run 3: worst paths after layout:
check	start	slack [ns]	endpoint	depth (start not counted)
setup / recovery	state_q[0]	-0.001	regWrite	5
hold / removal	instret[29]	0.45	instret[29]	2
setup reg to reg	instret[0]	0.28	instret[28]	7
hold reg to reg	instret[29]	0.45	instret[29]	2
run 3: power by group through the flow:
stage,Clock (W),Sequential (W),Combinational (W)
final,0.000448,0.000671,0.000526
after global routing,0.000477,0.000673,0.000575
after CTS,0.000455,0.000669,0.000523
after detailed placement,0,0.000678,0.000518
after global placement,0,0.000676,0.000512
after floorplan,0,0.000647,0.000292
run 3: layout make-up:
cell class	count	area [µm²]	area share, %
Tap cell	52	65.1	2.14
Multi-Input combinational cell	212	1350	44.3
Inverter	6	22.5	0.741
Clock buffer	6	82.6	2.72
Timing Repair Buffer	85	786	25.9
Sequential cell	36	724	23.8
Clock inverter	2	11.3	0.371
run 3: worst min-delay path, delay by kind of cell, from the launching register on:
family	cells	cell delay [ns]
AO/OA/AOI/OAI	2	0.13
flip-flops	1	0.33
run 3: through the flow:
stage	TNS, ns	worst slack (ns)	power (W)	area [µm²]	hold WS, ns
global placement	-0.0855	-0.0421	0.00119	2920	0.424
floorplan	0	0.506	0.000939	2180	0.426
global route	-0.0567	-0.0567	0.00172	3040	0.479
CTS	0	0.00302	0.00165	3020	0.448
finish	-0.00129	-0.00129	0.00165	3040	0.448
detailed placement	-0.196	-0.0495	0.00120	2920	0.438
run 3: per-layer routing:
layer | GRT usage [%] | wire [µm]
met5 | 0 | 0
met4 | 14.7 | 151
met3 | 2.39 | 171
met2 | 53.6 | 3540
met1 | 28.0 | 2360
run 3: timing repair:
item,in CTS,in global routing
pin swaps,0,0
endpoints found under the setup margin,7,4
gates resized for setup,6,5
<file path="src/rtl/conv_window_ctrl_if.sv">
// Pixel-in and result-out handshake bundle for conv_window_ctrl.
// The slave modport is the controller side; the master modport is the pixel source / result sink.
interface conv_window_ctrl_if #(
  parameter int WIDTH_BIT = 8
);
  logic signed [WIDTH_BIT-1:0] pix_i;
  logic                        pix_valid;
  logic                        pix_ready;
  logic signed [WIDTH_BIT-1:0] res_o;
  logic                        res_valid;
  logic                        res_ready;

  modport master (
    output pix_i, pix_valid, res_ready,
    input  pix_ready, res_o, res_valid
  );

  modport slave (
    input  pix_i, pix_valid, res_ready,
    output pix_ready, res_o, res_valid
  );
endinterface

</file>
<file path="src/rtl/conv_window_ctrl.sv">
// Streaming SIZExSIZE window scheduler: line buffers, window register, one-deep result stage.
// Optional CONV_CTRL_STATS_EN adds the saturating win_count result counter.
module conv_window_ctrl #(
  parameter int SIZE      = 3,
  parameter int WIDTH_BIT = 8,
  parameter int IMG_W     = 8,
  parameter int IMG_H     = 8
) (
  input  logic                                          clock,
  input  logic                                          nreset,
  input  logic                                          start,
  output logic                                          busy,
  output logic                                          done,
  conv_window_ctrl_if.slave                             strm,
  output logic signed [SIZE-1:0][SIZE-1:0][WIDTH_BIT-1:0] win_o,
  input  logic signed [WIDTH_BIT-1:0]                   conv_res_i
`ifdef CONV_CTRL_STATS_EN
  ,
  output logic [15:0]                                   win_count
`endif
);

  localparam int CW = $clog2(IMG_W > IMG_H ? IMG_W + 1 : IMG_H + 1);
  localparam int LB = (SIZE - 1) * IMG_W;

  typedef enum logic [1:0] {
    S_IDLE = 2'd0,
    S_RUN  = 2'd1,
    S_DONE = 2'd2
  } state_t;

  state_t                       state;
  state_t                       state_nxt;
  logic [CW-1:0]                row;
  logic [CW-1:0]                col;
  logic                         win_vld;
  logic                         res_vld;
  logic signed [WIDTH_BIT-1:0]  res_data;
  logic signed [WIDTH_BIT-1:0]  line_buf [LB];
  logic signed [WIDTH_BIT-1:0]  new_col [SIZE];
  logic                         pix_ready;
  logic                         accept;
  logic                         load;
  logic                         last_pix;
  logic                         win_full;
  logic                         drain_done;

  assign pix_ready  = (state == S_RUN) & (~win_vld | ~res_vld | strm.res_ready);
  assign accept     = strm.pix_valid & pix_ready;
  assign load       = win_vld & (~res_vld | strm.res_ready);
  assign last_pix   = accept & (row == CW'(IMG_H - 1)) & (col == CW'(IMG_W - 1));
  assign win_full   = accept & (row >= CW'(SIZE - 1)) & (col >= CW'(SIZE - 1));
  // Nothing left in flight, or the last outstanding result is being taken this edge.
  assign drain_done = ~win_vld & (~res_vld | strm.res_ready);

  assign strm.pix_ready = pix_ready;
  assign strm.res_o     = res_data;
  assign strm.res_valid = res_vld;

  // Next-state logic for the frame sequencer.
  always_comb begin
    state_nxt = state;
    case (state)
      S_IDLE:  if (start)      state_nxt = S_RUN;  else state_nxt = S_IDLE;
      S_RUN:   if (last_pix)   state_nxt = S_DONE; else state_nxt = S_RUN;
      S_DONE:  if (drain_done) state_nxt = S_IDLE; else state_nxt = S_DONE;
      default: state_nxt = S_IDLE;
    endcase
  end

  // State register with registered busy/done flags.
  always_ff @(posedge clock) begin
    if (!nreset) begin
      state <= S_IDLE;
      busy  <= 1'b0;
      done  <= 1'b0;
    end else begin
      state <= state_nxt;
      busy  <= (state_nxt != S_IDLE);
      done  <= (state == S_DONE) & drain_done;
    end
  end

  // Raster position of the next pixel to be accepted.
  always_ff @(posedge clock) begin
    if (!nreset) begin
      row <= '0;
      col <= '0;
    end else if ((state == S_IDLE) && start) begin
      row <= '0;
      col <= '0;
    end else if (accept) begin
      if (col == CW'(IMG_W - 1)) begin
        col <= '0;
        if (row != CW'(IMG_H - 1)) row <= row + CW'(1);
      end else begin
        col <= col + CW'(1);
      end
    end
  end

  // Line buffer is one long shift register; tap d*IMG_W-1 is the same column d rows up.
  always_ff @(posedge clock) begin
    if (accept) begin
      line_buf[0] <= strm.pix_i;
      for (int k = 1; k < LB; k++) line_buf[k] <= line_buf[k-1];
    end
  end

  // Incoming right-hand window column: buffer taps above, live pixel at the bottom.
  always_comb begin
    for (int i = 0; i < SIZE; i++) new_col[i] = '0;
    for (int i = 0; i < SIZE - 1; i++) new_col[i] = line_buf[(SIZE - 1 - i) * IMG_W - 1];
    new_col[SIZE-1] = strm.pix_i;
  end

  // Window shift and completion flag; a stalled window is frozen because accept is held off.
  always_ff @(posedge clock) begin
    if (!nreset) begin
      win_o   <= '0;
      win_vld <= 1'b0;
    end else begin
      if (accept) begin
        for (int i = 0; i < SIZE; i++) begin
          for (int j = 0; j < SIZE - 1; j++) win_o[i][j] <= win_o[i][j+1];
          win_o[i][SIZE-1] <= new_col[i];
        end
      end
      if (win_full)  win_vld <= 1'b1;
      else if (load) win_vld <= 1'b0;
    end
  end

  // Result stage: capture the conv output of the current window.
  always_ff @(posedge clock) begin
    if (!nreset) begin
      res_data <= '0;
      res_vld  <= 1'b0;
    end else if (load) begin
      res_data <= conv_res_i;
      res_vld  <= 1'b1;
    end else if (res_vld && strm.res_ready) begin
      res_vld  <= 1'b0;
    end
  end

`ifdef CONV_CTRL_STATS_EN
  // Saturating count of results handed off in the current frame.
  always_ff @(posedge clock) begin
    if (!nreset) begin
      win_count <= 16'd0;
    end else if ((state == S_IDLE) && start) begin
      win_count <= 16'd0;
    end else if (res_vld && strm.res_ready && (win_count != 16'hFFFF)) begin
      win_count <= win_count + 16'd1;
    end
  end
`endif

endmodule

</file>
<file path="src/flat_wrapper.sv">
// flat-port wrapper written by rule: the top's interface ports become plain ports
module conv_window_ctrl_flat 
#(
  parameter int SIZE      = 3,
  parameter int WIDTH_BIT = 8,
  parameter int IMG_W     = 8,
  parameter int IMG_H     = 8
)
  (clock, nreset, start, busy, done, win_o, conv_res_i, strm_pix_i, strm_pix_valid, strm_res_ready, strm_pix_ready, strm_res_o, strm_res_valid);
  conv_window_ctrl_if #(.WIDTH_BIT(WIDTH_BIT)) strm_i ();
  input  logic clock;
  input  logic nreset;
  input  logic start;
  output logic busy;
  output logic done;
  output logic signed [SIZE-1:0][SIZE-1:0][WIDTH_BIT-1:0] win_o;
  input  logic signed [WIDTH_BIT-1:0] conv_res_i;
  input wire logic [$bits(strm_i.pix_i)-1:0] strm_pix_i;
  input wire logic [$bits(strm_i.pix_valid)-1:0] strm_pix_valid;
  input wire logic [$bits(strm_i.res_ready)-1:0] strm_res_ready;
  output wire logic [$bits(strm_i.pix_ready)-1:0] strm_pix_ready;
  output wire logic [$bits(strm_i.res_o)-1:0] strm_res_o;
  output wire logic [$bits(strm_i.res_valid)-1:0] strm_res_valid;
  assign strm_i.pix_i = strm_pix_i;
  assign strm_i.pix_valid = strm_pix_valid;
  assign strm_i.res_ready = strm_res_ready;
  assign strm_pix_ready = strm_i.pix_ready;
  assign strm_res_o = strm_i.res_o;
  assign strm_res_valid = strm_i.res_valid;
  conv_window_ctrl #(.SIZE(SIZE), .WIDTH_BIT(WIDTH_BIT), .IMG_W(IMG_W), .IMG_H(IMG_H)) u_core (.clock(clock), .nreset(nreset), .start(start), .busy(busy), .done(done), .strm(strm_i), .win_o(win_o), .conv_res_i(conv_res_i));
endmodule
</file>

_ _ _

▶ **YOUR GOAL**: In the listing above, find the line containing "met3 | 2.39 | 171" and the line containing "endpoints found under the setup margin,7,4", then quote both, plus every line between them, exactly as written.

▶ **EXERCISE OUTPUT**:
met3 | 2.39 | 171
met2 | 53.6 | 3540
met1 | 28.0 | 2360
run 3: timing repair:
item,in CTS,in global routing
pin swaps,0,0
endpoints found under the setup margin,7,4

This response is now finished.